Making the business case for going green
William McDonough's buildings touch the ecosystem with the lightest of hands, with solar panels, grass roofs, skylights, copious inflows of fresh air - elements that bring the structure into an aesthetic and environmental friendship with the natural surroundings.
In simpler times, when the battle lines of the environmental movement were clearly drawn, his ideas, his architecture, and probably his commissions would have remained on the fringes. But today, Mr. McDonough's clientele includes such corporate powers as The Gap, Nike, Ford Motor Co., and myriad smaller firms, for which he has built eco-friendly offices and factories and lectured on the catastrophic consequences of the architecture of the industrial age.
"The fundamental design principle that seems to have been at work is if brute force doesn't work, you're not using enough of it," he said in an interview with the Monitor, following the Boston premier of "The Next Industrial Revolution," a documentary film about his work.
"We make things and throw them away. We burn the oil and forget what happens to it.... I don't think the earth has the capacity or even the inherent structural design to accommodate human activity at this rate in this form."
McDonough is the brains behind the $2 billion overhaul of Ford's River Rouge factory, a smoking, groaning 1,000-acre hulk atop the Michigan mud flats. In its heyday, in World War II, 120,000 people worked there.
It was a scene in shades of industrial gray; even color photographs taken from the air in the old days looked like black and white.
But the principal color on McDonough's palette is green, and it has been applied lavishly to the Rouge. Birds have flown back to nest in the 1,500 trees that have replaced large tracts of asphalt. A 454,000-square-foot carpet of native grasses is draped over the roof, soaking up rainwater and cooling the building as the water transpires, while cutting down on runoff. As a result, stormwater treatment is expected to cost only $13 million a year for the plant, compared with $48 million for a conventional system of pipes, according to McDonough.
"[The Rouge] is sending a signal that we wish to engage propitiously with the natural world. Another factory might have changed its plumbing and its pumps to save 15 percent on energy as an environmental gesture. But they are simply trying to be less bad. They aren't making oxygen."
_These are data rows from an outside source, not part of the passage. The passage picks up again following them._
--- config.mk ---
export PLATFORM = sky130hd
export DESIGN_NAME = sync_fifo_ctrl
export DESIGN_NICKNAME = d
export VERILOG_FILES = /design/src/rtl/sync_fifo_pkg.sv /design/src/rtl/fifo_mem_2p.sv /design/src/rtl/sync_fifo_ctrl.sv
export SDC_FILE = /design/constraint.sdc
export NUM_CORES = 1
export LEC_CHECK = 0
export ABC_AREA = 0
export BUFFER_PORTS_ARGS = -buffer_cell sky130_fd_sc_hd__buf_2
export CAP_MARGIN = 20
export CORE_ASPECT_RATIO = 0.9
export CORE_MARGIN = 5
export CORE_UTILIZATION = 40
export DETAILED_ROUTE_END_ITERATION = 10
export PLACE_DENSITY = 0.67
export REMOVE_ABC_BUFFERS = 1
export SETUP_SLACK_MARGIN = 0.02
export SKIP_LAST_GASP = 1
export SYNTH_ARGS = -nofsm -noshare
export SYNTH_HDL_FRONTEND = slang
export SYNTH_SLANG_ARGS = --single-unit
--- constraint.sdc ---
create_clock -name clk -period 3.05 [get_ports clk]
set_clock_uncertainty 0.15 [all_clocks]
set_input_delay 0.61 -clock clk [delete_from_list [all_inputs] [get_ports clk]]
set_output_delay 0.61 -clock clk [all_outputs]
set_load 0.005 [all_outputs]
--- src/rtl/sync_fifo_pkg.sv ---
// Shared types, defaults and helpers for the synchronous FIFO controller family.
// Pointer wrap and flag decode live here so every FIFO variant computes them identically.
package sync_fifo_pkg;

    typedef enum logic {
        FIFO_STD  = 1'b0,
        FIFO_FWFT = 1'b1
    } fifo_mode_e;

    localparam int DEF_WIDTH = 8;
    localparam int DEF_DEPTH = 8;

    typedef struct packed {
        logic full;
        logic empty;
        logic almost_full;
        logic almost_empty;
    } fifo_flags_t;

    // Wraps by explicit compare so non-power-of-2 depths work.
    function automatic int unsigned ptr_inc(input int unsigned ptr, input int unsigned depth);
        return (ptr == depth - 32'd1) ? 32'd0 : ptr + 32'd1;
    endfunction

    function automatic fifo_flags_t flags_decode(input int unsigned cnt,
                                                 input int unsigned depth,
                                                 input int unsigned af_thresh,
                                                 input int unsigned ae_thresh);
        fifo_flags_t f;
        f.full         = (cnt == depth);
        f.empty        = (cnt == 32'd0);
        f.almost_full  = (cnt >= af_thresh);
        f.almost_empty = (cnt <= ae_thresh);
        return f;
    endfunction

endpackage

--- src/rtl/fifo_mem_2p.sv ---
// Two-port storage array: one synchronous write port, one asynchronous read port.
// Reads of the address being written in the same cycle return the old word.
module fifo_mem_2p #(
    parameter int WIDTH = 8,
    parameter int DEPTH = 8
) (
    input  logic                     clk,
    input  logic                     we,
    input  logic [$clog2(DEPTH)-1:0] waddr,
    input  logic [WIDTH-1:0]         wdata,
    input  logic [$clog2(DEPTH)-1:0] raddr,
    output logic [WIDTH-1:0]         rdata
);

    logic [WIDTH-1:0] mem [DEPTH];

    // NOTE: the array has no reset; occupancy tracking guarantees stale words are never presented.
    always_ff @(posedge clk) begin
        if (we) begin
            mem[waddr] <= wdata;
        end
    end

    assign rdata = mem[raddr];

endmodule

--- src/rtl/sync_fifo_ctrl.sv ---
// Parametrised synchronous FIFO with programmable almost flags, occupancy count,
// overflow/underflow pulses, arbitrary depth and selectable standard or FWFT read mode.
module sync_fifo_ctrl
    import sync_fifo_pkg::*;
#(
    parameter int WIDTH     = DEF_WIDTH,
    parameter int DEPTH     = DEF_DEPTH,
    parameter int AF_THRESH = DEPTH - 1,
    parameter int AE_THRESH = 1,
    parameter int FWFT      = 0
) (
    input  logic                       clk,
    input  logic                       rst,
    input  logic                       w_en,
    input  logic [WIDTH-1:0]           data_in,
    input  logic                       r_en,
    output logic [WIDTH-1:0]           data_out,
    output logic                       rd_valid,
    output logic                       full,
    output logic                       empty,
    output logic                       almost_full,
    output logic                       almost_empty,
    output logic [$clog2(DEPTH+1)-1:0] count,
    output logic                       overflow,
    output logic                       underflow
);

    localparam int         PTR_W = $clog2(DEPTH);
    localparam int         CNT_W = $clog2(DEPTH + 1);
    localparam fifo_mode_e MODE  = (FWFT != 0) ? FIFO_FWFT : FIFO_STD;

    if (WIDTH < 1) begin : g_chk_width
        $error("sync_fifo_ctrl: WIDTH must be >= 1");
    end
    if (DEPTH < 2) begin : g_chk_depth
        $error("sync_fifo_ctrl: DEPTH must be >= 2");
    end
    if (AF_THRESH < 1 || AF_THRESH > DEPTH) begin : g_chk_af
        $error("sync_fifo_ctrl: AF_THRESH must be in 1..DEPTH");
    end
    if (AE_THRESH < 0 || AE_THRESH >= AF_THRESH) begin : g_chk_ae
        $error("sync_fifo_ctrl: AE_THRESH must be in 0..AF_THRESH-1");
    end
    if (FWFT != 0 && FWFT != 1) begin : g_chk_fwft
        $error("sync_fifo_ctrl: FWFT must be 0 or 1");
    end

    logic [PTR_W-1:0] wr_ptr;
    logic [PTR_W-1:0] rd_ptr;
    logic [CNT_W-1:0] count_q;
    logic [WIDTH-1:0] mem_rdata;
    logic             overflow_q;
    logic             underflow_q;
    logic             wr_ok;
    logic             rd_ok;
    fifo_flags_t      flags;

    assign flags = flags_decode(32'(count_q), DEPTH, AF_THRESH, AE_THRESH);

    // A full FIFO still accepts a write when a read frees the slot in the same cycle;
    // an empty FIFO never satisfies a read, even with a concurrent write.
    always_comb begin
        wr_ok = w_en & (~flags.full | r_en);
        rd_ok = r_en & ~flags.empty;
    end

    // NOTE: sequential state uses non-blocking assignments so every register samples pre-edge values.
    always_ff @(posedge clk) begin
        if (rst) begin
            wr_ptr  <= '0;
            rd_ptr  <= '0;
            count_q <= '0;
        end else begin
            if (wr_ok) begin
                wr_ptr <= PTR_W'(ptr_inc(32'(wr_ptr), DEPTH));
            end
            if (rd_ok) begin
                rd_ptr <= PTR_W'(ptr_inc(32'(rd_ptr), DEPTH));
            end
            case ({wr_ok, rd_ok})
                2'b10:   count_q <= count_q + CNT_W'(1);
                2'b01:   count_q <= count_q - CNT_W'(1);
                default: count_q <= count_q;
            endcase
        end
    end

    always_ff @(posedge clk) begin
        if (rst) begin
            overflow_q  <= 1'b0;
            underflow_q <= 1'b0;
        end else begin
            overflow_q  <= w_en & ~wr_ok;
            underflow_q <= r_en & ~rd_ok;
        end
    end

    fifo_mem_2p #(
        .WIDTH (WIDTH),
        .DEPTH (DEPTH)
    ) u_mem (
        .clk   (clk),
        .we    (wr_ok),
        .waddr (wr_ptr),
        .wdata (data_in),
        .raddr (rd_ptr),
        .rdata (mem_rdata)
    );

    if (MODE == FIFO_STD) begin : g_std
        logic [WIDTH-1:0] dout_q;
        logic             rd_valid_q;

        // Registered read: sampling the array at the edge yields the old word on an address collision.
        always_ff @(posedge clk) begin
            if (rst) begin
                dout_q     <= '0;
                rd_valid_q <= 1'b0;
            end else begin
                rd_valid_q <= rd_ok;
                if (rd_ok) begin
                    dout_q <= mem_rdata;
                end
            end
        end

        assign data_out = dout_q;
        assign rd_valid = rd_valid_q;
    end else begin : g_fwft
        assign data_out = flags.empty ? '0 : mem_rdata;
        assign rd_valid = ~flags.empty;
    end

    assign full         = flags.full;
    assign empty        = flags.empty;
    assign almost_full  = flags.almost_full;
    assign almost_empty = flags.almost_empty;
    assign count        = count_q;
    assign overflow     = overflow_q;
    assign underflow    = underflow_q;

endmodule

==> impl_metrics.csv <==
group,metric,value,unit
final_layout,drive_above_1_share,0.244,
floorplanning,dieArea,0.0105,mm2
floorplanning,chipWidth,108,um
placement,io_buffers,30,
timing,finalHoldViolCount,0,
clock_tree,post_cts_resized,0,
logic_synthesis,ys_seq_area_frac,0.683,
final_layout,syn2layout_area_growth,15.4,%
detailed_routing,wl_met1,2.76,mm
setup_path,critical_path_class,"flip-flop to flip-flop",
logic_synthesis,netlist_instances,224,
detailed_routing,wirelength,6.54,mm
detailed_routing,final_antenna_net_count,0,
placement,post_dp_cell_area,0.00376,mm2
timing,worst_slew_pin_slew,785,ps
setup_path,end_kind,"flip-flop",
timing,setup_viol,0,
detailed_routing,drtIter0Drc,141,
setup_path,cp_common_cell,"ha_1",
detailed_routing,vias_per_cell,4.97,
detailed_routing,dr_wl_met2,3.38,mm
clock_tree,cts_max_path_buffers,2,
setup_path,crit_chain,"inv_1 -> ha_1 -> or3b_4 -> nand2_2 -> inv_2 -> ha_1 -> or4b_1 -> a21oi_2 -> xnor2_1 -> nor2_1",
floorplanning,core-area,0.00849,mm2
logic_synthesis,yosys_most_used_dff,"edfxtp_1",
setup_path,slowest_stage,"or4b_1",
timing,min_period,2620,ps
logic_synthesis,yosysTopAreaCell,"edfxtp_1",
detailed_routing,dr.max_layer_used,"met4",
setup_path,cp.arrival,2700,ps
logic_synthesis,yosys_register_bits,85,
clock_tree,path_clk_slew,90,ps
power,ir_worst_vdd,291,uV
grt,grt_first_pass_wirelength,10.4,mm
logic_synthesis,yosysWarnings,0,
detailed_routing,dr.pass1.iters,5,
placement,place_congestion,0.776,
final_layout,stdcell_count,390,
setup_path,max_stage_delay,470,ps
clock_tree,cts_setup_buffers,0,
run_status,outcome,"finished clean",
clock_tree,clock_sinks,85,
grt,grt_pass1_vias,1942,
logic_synthesis,async_reset_ff_frac,0,
detailed_routing,routed-via-count,1939,
grt,grt_overflow,0,
clock_tree,cts_tree,"yes",
worst_hold_path,hp-class,"flip-flop to flip-flop",
grt,grt_max_degree,36,
grt,grt_antenna_before_repair,0,
final_layout,antenna_cells,0,
timing,max_freq,382,MHz
timing,tns,0,ps
logic_synthesis,yosys.area.top_type_share,0.560,
final_layout,final_common_cell,"edfxtp_1",
logic_synthesis,syn_area,0.00343,mm2
setup_path,start_kind,"flip-flop",
timing,maxSlewViolCount,0,
run,drv_cap,0,
floorplanning,ios,31,
final_layout,nets,288,
detailed_routing,drc_errors,0,
final_layout,final_core_util,0.466,
clock_tree,cts_max_level,3,
timing,relSlewSlack,0.476,
logic_synthesis,synthTopCellsByArea,"edfxtp_1 56%, dfxtp_1 12%, mux2i_1 9.9%, a22oi_1 3.5%, ha_1 3.3%",
logic_synthesis,yosys.cell_types.count,41,
floorplanning,num_rows,32,
clock_tree,cts_hold_buf,0,
detailed_routing,route.met3.wl,327,um
placement,hpwl,4.18,mm
logic_synthesis,syn-mean-instance-area,15.3,um2
final_layout,stdcell_area,0.00396,mm2
clock_tree,cts_made_buffers,9,
placement,dp_cells,375,
floorplanning,die_h,97.8,um
power,p_leak,1.41,nW
floorplanning,initial_core_util,0.404,
detailed_routing,wire_per_inst,16.8,um
setup_path,required,3130,ps
final_layout,layout_common_cells,"64 x edfxtp_1, 34 x mux2i_1, 30 x buf_2",
logic_synthesis,synth_edf_count,64,
power,power_density,717,mW/mm2
setup_path,worst-path-max-fanout,7,
timing,timing.final.crit_share,0.859,
clock_tree,root_buffer,"clkbuf_8",
timing,rsz0062_at_grt,"no",
clock_tree,clock_latency,340,ps
grt,track_usage,0.131,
McDonough, who holds a research chair at the Darden School of Business at the University of Virginia, is well aware that feel-good talk of a sustainable Utopia doesn't cut much ice with corporate financial officers. He says the key to getting business to go green is to make the sustainable technology so profitable that cost-conscious executives can't afford not to change.
"Capitalism must honor ecological intelligence, the natural world, and the need of commerce to prosper," he says. "We need examples that are attractive so people can say, 'Why can't I have that?' "
According to management at Herman Miller Inc., for whom McDonough designed a manufacturing complex, the award-winning design pays for its cost and then some by increasing worker productivity.
"Commerce is the engine of change. We need business people to rally behind this change to make it happen faster," says McDonough.
That statement encapsulates his efforts to bring about a rapprochement between corporate America and the environmental movement. One colleague in the environmental movement calls him "our great translator," because he can defend the dreams of the environmental movement with arguments that an MBA can understand. The goal should be, McDonough says, "[for us] to reintegrate ourselves with the natural world," which can be accomplished by exploiting " solar income," for instance. By doing so, he adds, "we're honoring a strategy of hope."
His polished yet folksy appearance works the same way. His bow tie distinguishes him in a sea of neckties at corporate gatherings, while lending him an air of prudent conservatism. When asked about his spiritual and architectural influences, he cites the Aborigines of the east coast of Australia, but also the Founding Fathers of the United States, particularly Thomas Jefferson.
McDonough has a theory that Jefferson anticipated the circulation technology of contemporary sustainable architecture by placing a skylight over his bed to facilitate the flow of cool air from the basement. "He cooled himself in a duct. Unbelievable! That's exactly what we're doing at the [River] Rouge."